▸ **Problem to solve**:
Look through the material below and copy exactly the lines from the line with "g_entry[1].g_live.active_reg[7] | 0.56 | 5 |" to the line with "run 2: changes", those two lines included.

▸ **Task material**:
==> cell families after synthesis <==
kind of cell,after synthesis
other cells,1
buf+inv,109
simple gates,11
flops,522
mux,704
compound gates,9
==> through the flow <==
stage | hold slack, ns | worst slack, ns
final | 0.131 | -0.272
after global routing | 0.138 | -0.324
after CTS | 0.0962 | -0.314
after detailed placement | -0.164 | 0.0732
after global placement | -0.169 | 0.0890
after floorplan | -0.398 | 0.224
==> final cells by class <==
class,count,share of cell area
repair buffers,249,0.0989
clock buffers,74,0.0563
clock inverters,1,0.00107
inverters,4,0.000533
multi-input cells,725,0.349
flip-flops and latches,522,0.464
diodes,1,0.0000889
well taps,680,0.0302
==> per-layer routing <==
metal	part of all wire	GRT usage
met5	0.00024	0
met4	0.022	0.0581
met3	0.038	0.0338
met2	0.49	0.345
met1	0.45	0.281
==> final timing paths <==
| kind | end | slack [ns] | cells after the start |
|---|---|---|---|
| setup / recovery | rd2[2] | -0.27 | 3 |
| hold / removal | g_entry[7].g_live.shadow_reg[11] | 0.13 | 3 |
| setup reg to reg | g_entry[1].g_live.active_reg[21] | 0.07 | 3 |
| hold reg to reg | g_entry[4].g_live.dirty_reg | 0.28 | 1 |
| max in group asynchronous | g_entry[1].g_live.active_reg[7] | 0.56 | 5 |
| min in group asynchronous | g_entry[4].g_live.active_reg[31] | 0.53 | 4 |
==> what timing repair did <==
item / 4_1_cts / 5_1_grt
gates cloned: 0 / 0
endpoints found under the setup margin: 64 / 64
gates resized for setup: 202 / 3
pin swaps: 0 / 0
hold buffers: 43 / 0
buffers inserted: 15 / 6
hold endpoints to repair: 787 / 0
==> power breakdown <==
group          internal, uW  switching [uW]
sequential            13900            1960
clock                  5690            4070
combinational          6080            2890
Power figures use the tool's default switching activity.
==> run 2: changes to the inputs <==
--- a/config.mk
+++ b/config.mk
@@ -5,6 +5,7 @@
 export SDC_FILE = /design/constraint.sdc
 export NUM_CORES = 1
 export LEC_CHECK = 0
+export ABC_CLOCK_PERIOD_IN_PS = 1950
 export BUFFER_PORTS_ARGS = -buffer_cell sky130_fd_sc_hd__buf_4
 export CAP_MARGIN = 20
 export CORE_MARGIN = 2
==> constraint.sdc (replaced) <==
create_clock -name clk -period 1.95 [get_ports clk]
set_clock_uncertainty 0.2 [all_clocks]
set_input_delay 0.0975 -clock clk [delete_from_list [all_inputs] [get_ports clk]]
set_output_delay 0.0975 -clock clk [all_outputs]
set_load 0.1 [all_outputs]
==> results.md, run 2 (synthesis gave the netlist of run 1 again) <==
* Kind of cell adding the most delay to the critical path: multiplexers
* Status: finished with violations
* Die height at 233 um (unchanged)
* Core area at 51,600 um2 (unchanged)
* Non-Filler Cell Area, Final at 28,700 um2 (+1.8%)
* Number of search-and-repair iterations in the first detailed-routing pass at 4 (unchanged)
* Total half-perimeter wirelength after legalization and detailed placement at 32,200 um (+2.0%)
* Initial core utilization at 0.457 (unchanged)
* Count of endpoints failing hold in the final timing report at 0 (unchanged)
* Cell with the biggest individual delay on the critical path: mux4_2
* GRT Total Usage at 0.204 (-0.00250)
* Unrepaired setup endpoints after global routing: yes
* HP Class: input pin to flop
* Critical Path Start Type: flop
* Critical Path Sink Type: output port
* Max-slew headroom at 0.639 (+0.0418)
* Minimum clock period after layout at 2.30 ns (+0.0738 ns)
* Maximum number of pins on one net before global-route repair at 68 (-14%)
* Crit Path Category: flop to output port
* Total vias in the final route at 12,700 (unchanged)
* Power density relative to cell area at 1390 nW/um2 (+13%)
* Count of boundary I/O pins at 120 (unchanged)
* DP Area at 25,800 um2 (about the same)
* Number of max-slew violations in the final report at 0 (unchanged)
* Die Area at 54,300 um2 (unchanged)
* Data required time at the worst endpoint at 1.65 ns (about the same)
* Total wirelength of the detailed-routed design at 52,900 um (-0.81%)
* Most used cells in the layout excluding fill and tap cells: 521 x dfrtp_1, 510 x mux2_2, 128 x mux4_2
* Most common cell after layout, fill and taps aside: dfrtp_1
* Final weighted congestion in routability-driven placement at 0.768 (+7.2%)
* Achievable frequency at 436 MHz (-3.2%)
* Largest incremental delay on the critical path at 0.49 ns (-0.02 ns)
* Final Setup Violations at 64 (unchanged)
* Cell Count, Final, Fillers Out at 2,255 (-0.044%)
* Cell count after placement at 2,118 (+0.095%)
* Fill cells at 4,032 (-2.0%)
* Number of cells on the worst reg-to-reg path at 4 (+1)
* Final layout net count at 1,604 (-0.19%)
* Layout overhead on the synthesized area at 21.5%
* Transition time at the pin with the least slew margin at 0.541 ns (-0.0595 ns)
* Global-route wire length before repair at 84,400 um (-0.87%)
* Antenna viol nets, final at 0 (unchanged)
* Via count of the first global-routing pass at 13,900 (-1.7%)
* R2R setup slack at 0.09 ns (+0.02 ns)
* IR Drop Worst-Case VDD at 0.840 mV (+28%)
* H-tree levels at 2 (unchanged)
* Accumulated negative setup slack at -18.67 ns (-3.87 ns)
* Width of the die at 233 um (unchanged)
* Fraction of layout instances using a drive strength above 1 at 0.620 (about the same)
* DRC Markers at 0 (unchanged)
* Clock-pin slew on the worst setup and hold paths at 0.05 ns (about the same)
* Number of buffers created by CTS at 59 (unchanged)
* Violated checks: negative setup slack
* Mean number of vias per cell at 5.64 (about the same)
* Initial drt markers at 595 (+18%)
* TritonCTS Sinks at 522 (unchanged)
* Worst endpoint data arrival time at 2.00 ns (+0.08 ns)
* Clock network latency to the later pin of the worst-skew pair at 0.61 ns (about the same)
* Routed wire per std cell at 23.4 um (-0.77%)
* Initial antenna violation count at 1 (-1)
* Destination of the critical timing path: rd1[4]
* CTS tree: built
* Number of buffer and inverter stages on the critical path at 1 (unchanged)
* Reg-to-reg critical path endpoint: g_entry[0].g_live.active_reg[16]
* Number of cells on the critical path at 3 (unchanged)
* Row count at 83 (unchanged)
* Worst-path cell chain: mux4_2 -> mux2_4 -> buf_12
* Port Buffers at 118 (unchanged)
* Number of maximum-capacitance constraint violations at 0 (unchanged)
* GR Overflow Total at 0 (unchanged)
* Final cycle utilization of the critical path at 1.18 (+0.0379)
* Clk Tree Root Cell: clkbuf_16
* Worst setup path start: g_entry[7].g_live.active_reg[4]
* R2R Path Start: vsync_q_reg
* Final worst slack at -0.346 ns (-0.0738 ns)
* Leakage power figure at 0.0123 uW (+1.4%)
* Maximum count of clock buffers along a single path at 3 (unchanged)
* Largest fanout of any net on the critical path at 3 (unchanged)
--
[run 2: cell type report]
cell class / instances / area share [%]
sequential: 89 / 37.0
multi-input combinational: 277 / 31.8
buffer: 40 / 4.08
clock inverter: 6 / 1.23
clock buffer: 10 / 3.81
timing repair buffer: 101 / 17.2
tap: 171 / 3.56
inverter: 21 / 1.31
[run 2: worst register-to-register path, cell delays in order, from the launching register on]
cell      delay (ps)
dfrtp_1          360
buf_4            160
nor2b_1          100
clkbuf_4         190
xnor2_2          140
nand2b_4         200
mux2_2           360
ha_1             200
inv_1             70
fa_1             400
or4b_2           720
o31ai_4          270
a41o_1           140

▸ **Task solution**:
| max in group asynchronous | g_entry[1].g_live.active_reg[7] | 0.56 | 5 |
| min in group asynchronous | g_entry[4].g_live.active_reg[31] | 0.53 | 4 |
==> what timing repair did <==
item / 4_1_cts / 5_1_grt
gates cloned: 0 / 0
endpoints found under the setup margin: 64 / 64
gates resized for setup: 202 / 3
pin swaps: 0 / 0
hold buffers: 43 / 0
buffers inserted: 15 / 6
hold endpoints to repair: 787 / 0
==> power breakdown <==
group          internal, uW  switching [uW]
sequential            13900            1960
clock                  5690            4070
combinational          6080            2890
Power figures use the tool's default switching activity.
==> run 2: changes to the inputs <==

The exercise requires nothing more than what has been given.